/GMHI2-pipeline

Primary LanguagePythonMIT LicenseMIT

GMHI2: Gut Microbiome Health Index 2

Anaconda-Server Badge Anaconda-Server Badge Anaconda-Server Badge Anaconda-Server Badge Anaconda-Server Badge

Description

Gut Microbiome Health Index 2 (GMHI2) is a robust index for evaluating health status based on the species-level taxonomic profile of a stool shotgun metagenome (gut microbiome) sample.

Installation

To avoid dependency conflicts, create an isolated conda environment and install gmhi2

  1. Install via conda
conda create --name gmhi2_env -c danielchang2002 python=3.7 gmhi2
  1. Activate environment
conda activate gmhi2_env

Usage

usage: gmhi2 [-h] [-o OUTPUT] --fastq1 FASTQ1 --fastq2 FASTQ2

DESCRIPTION:
GMHI2 version 1.0
Gut Microbiome Health Index 2 (GMHI2) is a robust index for evaluating 
health status based on the species-level taxonomic profile of a stool 
shotgun metagenome (gut microbiome) sample.

AUTHORS:
Daniel Chang, Vinod Gupta, Jaeyun Sung

USAGE:
GMHI2 is a pipeline that takes as input two raw fastq files generated 
from a paired end sequence, performs quality control, estimates microbial 
abundances, and returns as output a health index score.

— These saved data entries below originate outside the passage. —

<file path="src/rtl/tpu_seq_pkg.sv">
// Shared types, widths and latency helper for the systolic array sequencer.
package tpu_seq_pkg;

  localparam int unsigned DEFAULT_ADDR_W = 8;
  localparam int unsigned DEFAULT_CNT_W  = 8;

  typedef enum logic [2:0] {
    StIdle,
    StClear,
    StLoadW,
    StWSettle,
    StStream,
    StDrain
  } state_e;

  // Skew plus accumulation latency of an n x n array, from activation valid to result row.
  function automatic int unsigned arr_lat(input int unsigned n);
    return 2 * n - 1;
  endfunction

endpackage

</file>
<file path="src/rtl/tpu_valid_delay.sv">
// Shift-register delay line with synchronous clear; dout is din delayed by DEPTH cycles.
module tpu_valid_delay #(
  parameter int unsigned DEPTH = 1,
  parameter int unsigned WIDTH = 1
) (
  input  logic             clk,
  input  logic             reset,
  input  logic             clear,
  input  logic [WIDTH-1:0] din,
  output logic [WIDTH-1:0] dout
);

  logic [WIDTH-1:0] stage_q [DEPTH];

  // Shift one stage per cycle; reset and clear flush every stage.
  always_ff @(posedge clk) begin
    if (reset || clear) begin
      for (int unsigned i = 0; i < DEPTH; i++) begin
        stage_q[i] <= '0;
      end
    end else begin
      stage_q[0] <= din;
      for (int unsigned i = 1; i < DEPTH; i++) begin
        stage_q[i] <= stage_q[i-1];
      end
    end
  end

  assign dout = stage_q[DEPTH-1];

endmodule

</file>
<file path="src/rtl/systolic_sequencer.sv">
// Job sequencer for an N x N weight-stationary systolic array: clear, load weights,
// stream activations, write results, then pulse done.
module systolic_sequencer
  import tpu_seq_pkg::*;
#(
  parameter int unsigned N       = 4,
  parameter int unsigned ADDR_W  = DEFAULT_ADDR_W,
  parameter int unsigned CNT_W   = DEFAULT_CNT_W,
  parameter int unsigned MEM_LAT = 1
) (
  input  logic                 clk,
  input  logic                 reset,
  input  logic                 start,
  input  logic                 abort,
  input  logic [CNT_W-1:0]     num_rows,
  input  logic [ADDR_W-1:0]    w_base,
  input  logic [ADDR_W-1:0]    a_base,
  input  logic [ADDR_W-1:0]    o_base,
  output logic                 busy,
  output logic                 done,
  output logic                 w_rd_en,
  output logic [ADDR_W-1:0]    w_rd_addr,
  output logic                 a_rd_en,
  output logic [ADDR_W-1:0]    a_rd_addr,
  output logic                 arr_clear,
  output logic                 arr_load_w,
  output logic [$clog2(N)-1:0] arr_w_row,
  output logic                 arr_act_valid,
  output logic                 o_wr_en,
  output logic [ADDR_W-1:0]    o_wr_addr
);

  localparam int unsigned ROW_W   = $clog2(N);
  localparam int unsigned ARR_LAT = arr_lat(N);
  localparam int unsigned CW      = CNT_W + 1;

  state_e state_q, state_d;
  logic [CW-1:0]     cnt_q, cnt_d;
  logic [CW-1:0]     wr_cnt_q, wr_cnt_d;
  logic [CNT_W-1:0]  m_q, m_d;
  logic [ADDR_W-1:0] w_base_q, w_base_d, a_base_q, a_base_d, o_base_q, o_base_d;
  logic [CW-1:0]     m_ext;

  logic              busy_d, done_d, arr_clear_d;
  logic              w_rd_en_d, a_rd_en_d, o_wr_en_d;
  logic [ADDR_W-1:0] w_rd_addr_d, a_rd_addr_d, o_wr_addr_d;
  logic [ROW_W-1:0]  w_rd_row_q, w_rd_row_d;
  logic              wr_pre;

  assign m_ext = {1'b0, m_q};

  // Next state, counters and the registered-output values derived from the next state.
  always_comb begin
    state_d  = state_q;
    cnt_d    = cnt_q;
    m_d      = m_q;
    w_base_d = w_base_q;
    a_base_d = a_base_q;
    o_base_d = o_base_q;
    done_d   = 1'b0;
    wr_cnt_d = wr_pre ? wr_cnt_q + CW'(1) : wr_cnt_q;

    unique case (state_q)
      StIdle: begin
        if (start && !abort) begin
          state_d  = StClear;
          cnt_d    = '0;
          wr_cnt_d = '0;
          m_d      = num_rows;
          w_base_d = w_base;
          a_base_d = a_base;
          o_base_d = o_base;
        end
      end
      StClear: begin
        cnt_d = '0;
        if (m_q == '0) begin
          state_d = StIdle;
          done_d  = 1'b1;
        end else begin
          state_d = StLoadW;
        end
      end
      StLoadW: begin
        if (cnt_q == CW'(N - 1)) begin
          state_d = StWSettle;
          cnt_d   = '0;
        end else begin
          cnt_d = cnt_q + CW'(1);
        end
      end
      StWSettle: begin
        if (cnt_q == CW'(MEM_LAT - 1)) begin
          state_d = StStream;
          cnt_d   = '0;
        end else begin
          cnt_d = cnt_q + CW'(1);
        end
      end
      StStream: begin
        if (cnt_q + CW'(1) == m_ext) begin
          state_d = StDrain;
          cnt_d   = '0;
        end else begin
          cnt_d = cnt_q + CW'(1);
        end
      end
      StDrain: begin
        // o_wr_en high with wr_cnt_q == M means the M-th write is on the bus now.
        if (o_wr_en && wr_cnt_q == m_ext) begin
          state_d = StIdle;
          done_d  = 1'b1;
        end
      end
      default: state_d = StIdle;
    endcase

    if (abort) begin
      state_d  = StIdle;
      cnt_d    = '0;
      wr_cnt_d = '0;
      done_d   = 1'b0;
    end

    busy_d      = (state_d != StIdle);
    arr_clear_d = (state_d == StClear);
    w_rd_en_d   = (state_d == StLoadW);
    w_rd_addr_d = w_rd_en_d ? w_base_d + ADDR_W'(cnt_d) : '0;
    w_rd_row_d  = w_rd_en_d ? ROW_W'(cnt_d) : '0;
    a_rd_en_d   = (state_d == StStream);
    a_rd_addr_d = a_rd_en_d ? a_base_d + ADDR_W'(cnt_d) : '0;
    o_wr_en_d   = wr_pre && !abort;
    o_wr_addr_d = o_wr_en_d ? o_base_q + ADDR_W'(wr_cnt_q) : '0;
  end

  // State, latched command and registered outputs.
  always_ff @(posedge clk) begin
    if (reset) begin
      state_q    <= StIdle;
      cnt_q      <= '0;
      wr_cnt_q   <= '0;
      m_q        <= '0;
      w_base_q   <= '0;
      a_base_q   <= '0;
      o_base_q   <= '0;
      busy       <= 1'b0;
      done       <= 1'b0;
      arr_clear  <= 1'b0;
      w_rd_en    <= 1'b0;
      w_rd_addr  <= '0;
      w_rd_row_q <= '0;
      a_rd_en    <= 1'b0;
      a_rd_addr  <= '0;
      o_wr_en    <= 1'b0;
      o_wr_addr  <= '0;
    end else begin
      state_q    <= state_d;
      cnt_q      <= cnt_d;
      wr_cnt_q   <= wr_cnt_d;
      m_q        <= m_d;
      w_base_q   <= w_base_d;
      a_base_q   <= a_base_d;
      o_base_q   <= o_base_d;
      busy       <= busy_d;
      done       <= done_d;
      arr_clear  <= arr_clear_d;
      w_rd_en    <= w_rd_en_d;
      w_rd_addr  <= w_rd_addr_d;
      w_rd_row_q <= w_rd_row_d;
      a_rd_en    <= a_rd_en_d;
      a_rd_addr  <= a_rd_addr_d;
      o_wr_en    <= o_wr_en_d;
      o_wr_addr  <= o_wr_addr_d;
    end
  end

  // Weight latch and activation valid both trail their read strobes by the memory latency.
  tpu_valid_delay #(
    .DEPTH(MEM_LAT),
    .WIDTH(ROW_W + 2)
  ) u_rd_dly (
    .clk  (clk),
    .reset(reset),
    .clear(abort),
    .din  ({a_rd_en, w_rd_en, w_rd_row_q}),
    .dout ({arr_act_valid, arr_load_w, arr_w_row})
  );

  // Fed from the next-state read strobe so wr_pre leads o_wr_en by one cycle,
  // giving time to register the write address from the write counter.
  tpu_valid_delay #(
    .DEPTH(MEM_LAT + ARR_LAT),
    .WIDTH(1)
  ) u_wr_dly (
    .clk  (clk),
    .reset(reset),
    .clear(abort),
    .din  (a_rd_en_d),
    .dout (wr_pre)
  );

endmodule

</file>
<file path="config.mk">
export PLATFORM = sky130hd
export DESIGN_NAME = systolic_sequencer
export DESIGN_NICKNAME = d
export VERILOG_FILES = /design/src/rtl/tpu_seq_pkg.sv /design/src/rtl/tpu_valid_delay.sv /design/src/rtl/systolic_sequencer.sv
export SDC_FILE = /design/constraint.sdc
export NUM_CORES = 1
export LEC_CHECK = 0
export CAP_MARGIN = 10
export CORE_MARGIN = 2
export CORE_UTILIZATION = 58
export DETAILED_ROUTE_END_ITERATION = 10
export PLACE_DENSITY = 0.84
export SKIP_CTS_REPAIR_TIMING = 1
export SLEW_MARGIN = 5
export SYNTH_ARGS = -nofsm -noshare
export SYNTH_HDL_FRONTEND = slang
export SYNTH_HIERARCHICAL = 1
export SYNTH_SLANG_ARGS = --single-unit
</file>
<file path="constraint.sdc">
create_clock -name clk -period 8.5 [get_ports clk]
set_input_delay 0.85 -clock clk [delete_from_list [all_inputs] [get_ports clk]]
set_output_delay 0.85 -clock clk [all_outputs]
set_load 0.03 [all_outputs]
</file>
==> Word level (Yosys, flattened, before mapping) <==
Memory sizes are Yosys's and may differ from the RTL's.
Index checks and enable logic that the tools add are counted.
{ "totals": {"reg_bits": 85, "latch_bits": 0, "mem_bits_rw": 12, "mem_bits_ro": 0, "inputBits": 36, "elab_cells": 102, "n_memories": 2} }
{ "memory_table": {"columns": ["memory", "depth", "width", "read_ports", "rd_ports_with_merged_regs", "write_ports", "line_no", "source"], "rows": [
  ["u_wr_dly.stage_q", 8, 1, 8, 0, 8, "tpu_valid_delay.sv:13", "logic [WIDTH-1:0] stage_q [DEPTH];"],
  ["u_rd_dly.stage_q", 1, 4, 1, 0, 1, "tpu_valid_delay.sv:13", null]
]} }
{ "classes": {"addsub": 5, "mul": 0, "n_div": 0, "order_cmp": 0, "eq_ne": 12, "shift": 0, "muxes": 37, "bitwise": 11, "n_reduce_logical": 17} }
{ "op_table": {"columns": ["op", "n"], "rows": [
  ["$mux W9", 7],
  ["$pmux W9 S5", 1],
  ["$mux W8", 5],
  ["$add A8 B8 Y8", 3],
  ["$add A9 B1 Y9 const B", 2],
  ["$eq A9 B8 Y1", 2],
  ["$mux W3", 6],
  ["$pmux W3 S6", 1],
  ["$mux W1", 14],
  ["$eq A3 B2 Y1 const B", 3],
  ["$eq A3 B3 Y1 const B", 3],
  ["$eq A9 B2 Y1 const B", 1],
  ["$logic_not A9 Y1", 1],
  ["$logic_not A8 Y1", 1],
  ["$or A1 B1 Y1", 8],
  ["$reduce_or A2 Y1", 4],
  ["$eq A3 B1 Y1 const B", 2],
  ["$reduce_bool A5 Y1", 1],
  ["$mux W4", 1],
  ["$reduce_and A2 Y1", 2],
  ["$reduce_or A4 Y1", 1],
  ["$logic_and A1 B1 Y1", 3],
  ["$logic_not A3 Y1", 1],
  ["$not A1 Y1", 3],
  ["6 further kinds", 6]
]} }

==> Logic depth before layout (Yosys ltp) <==
Gate-level depths: netlist (run 1).
{ "depth": {"word_depth": 8, "depth_mapped": 17} }

==> Modules after synthesis <==
Netlist (run 1), hierarchy kept.
{ "by_module_without_submodules": {"columns": ["module", "instances", "cells_per_inst", "area_per_inst_um2", "seq_area_each_um2"], "rows": [
  ["systolic_sequencer", 1, 549, 4495.6, 1701.6],
  ["tpu_valid_delay at u_wr_dly", 1, 18, 282.8, 160.2],
  ["tpu_valid_delay at u_rd_dly", 1, 8, 110.1, 80.1]
]} }

==> Least setup slack after synthesis (run 1) <==
No wires, ideal clock.
{ "synth_path": {"kind": "register to register", "start": "reg cnt_q[0]", "end": "reg w_rd_addr[7]", "t_arrival_ns": 4.001, "t_required_ns": 8.428, "setup_slack_ns": 4.427, "stages_incl_launch_ff": 17, "path_buffers": 0, "period_less_slack_ns": 4.073, "cell_sequence": "dfxtp_1 -> ha_1 -> nand3_2 -> or4_1 -> o221ai_1 -> and4bb_4 -> a21oi_1 -> a22oi_1 -> nor2_1 -> ha_1 -> a21o_1 -> a21oi_1 -> o21bai_1 -> a2111oi_0 -> nor3_1 -> or3_1 -> mux2i_1"} }
{ "synth_rtl": {"columns": ["item", "line_no", "source"], "rows": [
  ["from (decl)", "systolic_sequencer.sv:38", "logic [CW-1:0] cnt_q, cnt_d;"],
  ["from (signal assigned)", "systolic_sequencer.sv:158", "cnt_q <= cnt_d;"],
  ["$add A9 B1 Y9", null, null],
  ["$eq A9 B8 Y1", "systolic_sequencer.sv:101", "if (cnt_q + CW'(1) == m_ext) begin"],
  ["$mux W9", "systolic_sequencer.sv:101", null],
  ["$pmux W9 S5 *", "systolic_sequencer.sv:63", "unique case (state_q)"],
  ["$mux W8 *", "systolic_sequencer.sv:118", "if (abort) begin"],
  ["net cnt_d[1]", "systolic_sequencer.sv:38", null],
  ["$add A8 B8 Y8 *", "systolic_sequencer.sv:128", "w_rd_addr_d = w_rd_en_d ? w_base_d + ADDR_W'(cnt_d) : '0;"],
  ["to (signal assigned)", "systolic_sequencer.sv:168", "w_rd_addr <= w_rd_addr_d;"],
  ["to (decl)", "systolic_sequencer.sv:22", "output logic [ADDR_W-1:0] w_rd_addr,"]
]} }
Mark *: on every way through the listed nets, which the timed path passes. The rest lies on a longest branch. The select of a mux whose other input is x is not followed.
A chain may end at the register's enable or synchronous reset.

==> Worst setup path after layout (run 1) <==
{ "layout_path": {"start": "in abort", "end": "reg w_rd_addr[7]"} }
{ "layout_rtl": {"columns": ["item", "line_no", "source"], "rows": [
  ["from (decl)", "systolic_sequencer.sv:14", "input logic abort,"],
  ["$logic_not A1 Y1", "systolic_sequencer.sv:65", "if (start && !abort) begin"],
  ["$logic_and A1 B1 Y1", "systolic_sequencer.sv:65", null],
  ["$mux W8", "systolic_sequencer.sv:65", null],
  ["$mux W8", "systolic_sequencer.sv:63", null],
  ["net w_base_d[1]", "systolic_sequencer.sv:41", "logic [ADDR_W-1:0] w_base_q, w_base_d, a_base_q, a_base_d, o_base_q, o_base_d;"],
  ["$add A8 B8 Y8", "systolic_sequencer.sv:128", null]
]} }
The timed path passes the listed nets, and every way through them passes these cells. The select of a mux whose other input is x is not followed.

==> results of run 1 <==
==> power groups by stage <==
| stage | logic [mW] | registers, mW | clock network, mW |
|---|---|---|---|
| floorplan | 0.0496 | 0.477 | 0 |
| global placement | 0.0775 | 0.478 | 0 |
| detailed placement | 0.0797 | 0.478 | 0 |
| CTS | 0.0804 | 0.468 | 0.330 |
| global route | 0.0890 | 0.469 | 0.350 |
| finish | 0.0809 | 0.468 | 0.326 |
==> per-stage QoR <==
stage | utilization [%] | worst slack, ns | area (um^2) | std cells | hold WS (ns)
detailed placement | 68.4 | 3.21 | 5590 | 725 | 0.450
CTS | 71.0 | 3.58 | 5800 | 741 | 0.464
global route | 71.0 | 3.15 | 5800 | 741 | 0.470
floorplan | - | 4.43 | 4890 | 575 | 0.438
finish | 71.0 | 3.52 | 5800 | 741 | 0.460
global placement | 68.4 | 3.41 | 5590 | 725 | 0.447
==> cell type report <==
cell class / instances / area [um^2] / share of cell area [%]
well taps: 105 / 131 / 2.26
inverters: 17 / 63.8 / 1.10
clock inverters: 5 / 80.1 / 1.38
clock buffers: 11 / 131 / 2.26
multi-input cells: 435 / 2750 / 47.4
flip-flops and latches: 97 / 1940 / 33.5
repair buffers: 71 / 701 / 12.1
==> kinds of logic (layout without fill, tap and decap cells) <==
logic type	Yosys count	in the layout	synth area share (%)
buf+inv	43	104	4.07
mux	6	6	1.25
simple gates	244	244	25.2
fa+ha+maj	27	27	7.37
flops	97	97	39.7
xor+xnor	36	36	6.45
compound gates	122	122	15.9
==> routing by layer <==
metal / vias up / GRT usage [%] / part of all wire [%]
li1: 2089 / - / -
met3: 34 / 5.25 / 7.0
met5: - / 0 / 0
met4: 0 / 13.1 / 3.4
met2: 191 / 45.2 / 47
met1: 2057 / 38.2 / 42
==> path summary, 6_finish.rpt <==
check / from / to / cells after the start
worst min-delay path: w_rd_row_q[1] / u_rd_dly/stage_q[0][1] / 1
worst max-delay path: abort / w_rd_addr[7] / 14
worst min register to register: w_rd_row_q[1] / u_rd_dly/stage_q[0][1] / 1
worst max register to register: cnt_q[0] / w_rd_addr[7] / 16
==> cell usage in the layout (no fill, tap or decap), types with 7 or more instances in the layout <==
| cell type | count |
|---|---|
| dfxtp_1 | 97 |
| nor3_1 | 7 |
| o21ai_0 | 18 |
| a21o_1 | 12 |
| clkbuf_8 | 9 |
| a21oi_1 | 53 |
| nand2b_1 | 7 |
| nor3b_2 | 8 |
| inv_1 | 17 |
| and2_1 | 7 |
| xnor2_1 | 13 |
| xor2_1 | 23 |
| nand4_1 | 9 |
| clkdlybuf4s50_1 | 68 |
| nand2_1 | 107 |
| nor2_1 | 45 |
| ha_1 | 24 |
| and3_1 | 9 |
| nor3b_1 | 7 |
==> worst max-delay path, delay by kind of cell <==
kind | cells | cell delay [ns]
AOI/OAI and AO/OA | 4 | 1.10
adders and majority gates | 1 | 0.24
buffers and inverters | 2 | 1.28
muxes | 1 | 0.12
and+or+nand+nor | 6 | 1.67
==> summary.md, run 1 <==
| Metric | Value |
|---|---|
| Status | `complete, no violations` |
| Post-synthesis register bit count | `97` |
| Number of global-route vias before repair | `4214` |
| Die W | `95.8 um` |
| Post-synth top cells | `nand2_1, dfxtp_1, a21oi_1` |
| RSZ-0062 raised after global routing | `no` |
| Initial DRC Count | `232` |
| Nets | `694` |
| DP HPWL | `9120 um` |
| Clk slew on worst S/H paths | `0.09 ns` |
| Final Slew Violations | `0` |
| Synthesized area | `4890 um^2` |
| Crit end category | `flip-flop` |
| Sw power | `211 uW` |
| Final Setup Violations | `0` |
| Synth warnings | `6` |
| Antenna viol nets, final | `0` |
| Clk root buf | `clkbuf_8` |
| Area growth syn-to-layout | `18.7%` |
| Reg power frac | `53.5%` |
| Post-synth EDFFs | `0` |
| Initial antenna violation count | `0` |
| Initial Util | `59.8%` |
| CP max FO | `25` |
| Static leakage | `2.47 nW` |
| Internal power | `663 uW` |
| Worst setup SP type | `primary input` |
| Critical path's slowest cell | `clkdlybuf4s50_1` |
| Max H-tree Level | `3` |
| Remaining DRCs | `0` |
| Initial DRT Pass Iterations | `5` |
| Sequential area share after synthesis | `39.7%` |
| Setup TNS | `0 ns` |
| Die area | `9180 um^2` |
| Top flop regs | `cnt_q: 9 flops, wr_cnt_q: 9 flops` |
| CTS sink count | `97` |
| Switching share of power | `24.1%` |
| Reg-to-reg setup timing slack | `3.60 ns` |
| Synth cell types | `60` |
| Largest net degree at the start of global routing | `49` |
| Latest clock arrival within the worst-skew pair | `0.37 ns` |
| Most common flop cell mapped by yosys | `dfxtp_1` |
| Ports | `70` |
| Antenna Cells | `0` |
| Worst-margin pin slew | `0.959 ns` |
| Worst Path Arrival | `5.28 ns` |
| Comb power frac | `9.3%` |
| Synth Net Count | `638` |
| Fill cell count | `662` |
| Relative slew slack | `36.1%` |
| Max stage delay on crit path | `0.89 ns` |
| CTS tree | `done` |
| Skew final | `0.0114 ns` |
| Count leader, synth | `nand2_1` |
| Gr ovfl total | `0` |
| Largest area contributor in the synthesized netlist | `dfxtp_1` |
| P per Cell Area | `151 nW/um^2` |
| Top cell type's share of synthesized area | `39.7%` |
| Clk pwr share | `37.2%` |
| CP most frequent cell | `nand2_1` |
| Critical path class | `in -> reg` |
| Synth async-reset ratio | `0%` |
| Share of layout cells above drive strength 1 | `5.66%` |
| Routed WL | `12200 um` |
| First-pass GRT wire length | `20200 um` |
| Fmax | `0.201 GHz` |
| Row count | `33` |
| Gr usage total | `28.7%` |
| CTS Buffer Depth | `2` |
| Placer congestion estimate | `0.990` |
| Core area | `8180 um^2` |
| Peak supply drop | `0.000138 V` |
| Crit path time final | `4.98 ns` |
| Worst hold path type | `reg -> reg` |
| Hold Vio Cnt, Final | `0` |
| Port Buf Inserts | `69` |
| Cells after synthesis | `575` |
| CTS buffer count | `9` |
| Synthesized area per cell | `8.50 um^2` |
| Routed WL per cell | `16.5 um` |
| Max Cap Violations | `0` |
| DR vias/cell | `5.90` |
| Synth area leaders | `dfxtp_1, nand2_1, ha_1` |
| Worst-path cell chain | `clkdlybuf4s50_1 -> nand2b_1 -> nor3_2 -> buf_4 -> nand2_1 -> nand2_1 -> ha_1 -> a21o_1 -> a21oi_1 -> o21bai_1 -> a2111oi_0 -> nor3_1 -> or3_1 -> mux2i_1` |
| Total chip power | `874 uW` |
| Vias | `4371` |
| Required @ worst endpoint | `8.80 ns` |
| Period utilization | `58.6%` |
| Die H | `95.8 um` |
Power figures use the tool's default switching activity.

* Profiling a metagenome from raw reads:
$ gmhi2 --fastq1 metagenome1.fastq --fastq2 metagenome2.fastq

optional arguments:
  -h, --help            show this help message and exit
  -o OUTPUT, --output OUTPUT
                        Output file name

required named arguments:
  --fastq1 FASTQ1       first input fastq file
  --fastq2 FASTQ2       second input fastq file

Example

Directory structure:

.
├── metagenome1.fastq
└── metagenome2.fastq

Command:

gmhi2 --fastq1 metagenome1.fastq --fastq2 metagenome2.fastq -o GMHI2.txt

Result:

.
├── GMHI2.txt
├── abundance.txt
├── metagenome1.fastq
└── metagenome2.fastq

where GMHI2.txt is a text file with a single line containing the health index score of the metagenome, and abundance.txt is a tsv containing the estimated microbial abundances.

Runtime

Runtime depends on the size of the input metagenome and the system specs.

On a 2019 MacBook Pro with a 2.3 GHz 8-Core Intel Core i9 processor and 16GB of RAM, a single run of gmhi2 on an input metagenome of 4 GB takes 29 minutes.

Note: the initial run on any machine will take extra time because databases will need to be downloaded and installed before the actual computation.